-------- Records to process --------
File: src/rtl/i2c_bus_arbiter_if.sv
// Bundle of requester-side and controller-side signals around the I2C bus arbiter.
// Latency: none, wires only.
// Backpressure: carries the controller i_ready/o_ready handshakes to and from the owner.
interface i2c_bus_arbiter_if #(
  parameter int N_REQ  = 2,
  parameter int MODE_W = 2
);
  logic [N_REQ-1:0]        req;
  logic [N_REQ-1:0]        gnt;
  logic [N_REQ*MODE_W-1:0] r_mode;
  logic [N_REQ-1:0]        r_i_valid;
  logic [N_REQ*7-1:0]      r_i_addr;
  logic [N_REQ*8-1:0]      r_i_data;
  logic [N_REQ-1:0]        r_i_ready;
  logic [N_REQ-1:0]        r_o_ready;
  logic [N_REQ-1:0]        r_o_valid;
  logic [7:0]              r_o_data;
  logic [MODE_W-1:0]       c_mode;
  logic                    c_i_valid;
  logic [6:0]              c_i_addr;
  logic [7:0]              c_i_data;
  logic                    c_i_ready;
  logic                    c_o_ready;
  logic                    c_o_valid;
  logic [7:0]              c_o_data;
  logic                    timeout;
  logic                    busy;

  // Arbiter side
  modport slave (
    input  req, r_mode, r_i_valid, r_i_addr, r_i_data, r_o_ready,
           c_i_ready, c_o_valid, c_o_data,
    output gnt, r_i_ready, r_o_valid, r_o_data,
           c_mode, c_i_valid, c_i_addr, c_i_data, c_o_ready, timeout, busy
  );

  // Requesters plus controller side
  modport master (
    output req, r_mode, r_i_valid, r_i_addr, r_i_data, r_o_ready,
           c_i_ready, c_o_valid, c_o_data,
    input  gnt, r_i_ready, r_o_valid, r_o_data,
           c_mode, c_i_valid, c_i_addr, c_i_data, c_o_ready, timeout, busy
  );
endinterface
==> src/rtl/rf_write_sched.sv <==
// Single register-file write port shared by the WB stage and a small FIFO of
// long-latency results. WB normally wins, but a long wait forces a buffer drain.
module rf_write_sched #(
  parameter int DEPTH  = 2,
  parameter int STARVE = 3
) (
  input  logic        clk,
  input  logic        clrn,
  input  logic        wb_we,
  input  logic [4:0]  wb_wn,
  input  logic [31:0] wb_d,
  input  logic        lu_valid,
  input  logic [4:0]  lu_wn,
  input  logic [31:0] lu_d,
  output logic        lu_ready,
  input  logic        issue_valid,
  input  logic [4:0]  issue_wn,
  input  logic [4:0]  id_rs,
  input  logic [4:0]  id_rt,
  input  logic [4:0]  id_wd,
  output logic        hz_stall,
  output logic        wb_hold,
  output logic        rf_we,
  output logic [4:0]  rf_wn,
  output logic [31:0] rf_d
);
  localparam int AW = $clog2(DEPTH);
  localparam int CW = AW + 1;
  localparam int SW = (STARVE < 1) ? 1 : $clog2(STARVE + 1);
  localparam logic [CW-1:0] DEPTH_C  = CW'(DEPTH);
  localparam logic [SW-1:0] STARVE_C = SW'(STARVE);

  logic [4:0]    wn_mem [DEPTH];
  logic [31:0]   d_mem  [DEPTH];
  logic [AW-1:0] rd_ptr, wr_ptr;
  logic [CW-1:0] count;
  logic [SW-1:0] starve_cnt;
  logic [31:0]   pending;

  logic        wb_req, force_drain, buf_nonempty, push, pop, grant_wb;
  logic [4:0]  head_wn;
  logic [31:0] head_d;
  logic [31:0] pending_next;

  assign buf_nonempty = (count != '0);
  assign wb_req       = wb_we & (wb_wn != 5'd0);
  assign lu_ready     = (count < DEPTH_C);
  assign force_drain  = buf_nonempty & (starve_cnt == STARVE_C);
  assign wb_hold      = force_drain & wb_req;
  assign head_wn      = wn_mem[rd_ptr];
  assign head_d       = d_mem[rd_ptr];

  // Head goes out when forced, or whenever WB has nothing to write.
  assign pop      = force_drain | (~wb_req & buf_nonempty);
  assign grant_wb = ~force_drain & wb_req;
  assign push     = lu_valid & lu_ready & (lu_wn != 5'd0);

  always_comb begin
    rf_we = 1'b0;
    rf_wn = 5'd0;
    rf_d  = 32'd0;
    if (pop) begin
      rf_we = 1'b1;
      rf_wn = head_wn;
      rf_d  = head_d;
    end else if (grant_wb) begin
      rf_we = 1'b1;
      rf_wn = wb_wn;
      rf_d  = wb_d;
    end
  end

  assign hz_stall = ((id_rs != 5'd0) & pending[id_rs]) |
                    ((id_rt != 5'd0) & pending[id_rt]) |
                    ((id_wd != 5'd0) & pending[id_wd]);

  // Clear first so that a same-cycle issue to the popped register stays pending.
  always_comb begin
    pending_next = pending;
    if (pop) pending_next[head_wn] = 1'b0;
    if (issue_valid) pending_next[issue_wn] = 1'b1;
    pending_next[0] = 1'b0;
  end

  always_ff @(posedge clk) begin
    if (push) begin
      wn_mem[wr_ptr] <= lu_wn;
      d_mem[wr_ptr]  <= lu_d;
    end
  end

  always_ff @(posedge clk or negedge clrn) begin
    if (!clrn) begin
      rd_ptr     <= '0;
      wr_ptr     <= '0;
      count      <= '0;
      starve_cnt <= '0;
      pending    <= '0;
    end else begin
      pending <= pending_next;
      if (push) wr_ptr <= wr_ptr + AW'(1);
      if (pop)  rd_ptr <= rd_ptr + AW'(1);
      case ({push, pop})
        2'b10:   count <= count + CW'(1);
        2'b01:   count <= count - CW'(1);
        default: count <= count;
      endcase
      if (pop || !buf_nonempty)
        starve_cnt <= '0;
      else if (grant_wb && starve_cnt != STARVE_C)
        starve_cnt <= starve_cnt + SW'(1);
    end
  end
endmodule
--------
Task >> Every line of the material above that includes the string "push" is required.

Expected answer >>
  logic        wb_req, force_drain, buf_nonempty, push, pop, grant_wb;
  assign push     = lu_valid & lu_ready & (lu_wn != 5'd0);
    if (push) begin
      if (push) wr_ptr <= wr_ptr + AW'(1);
      case ({push, pop})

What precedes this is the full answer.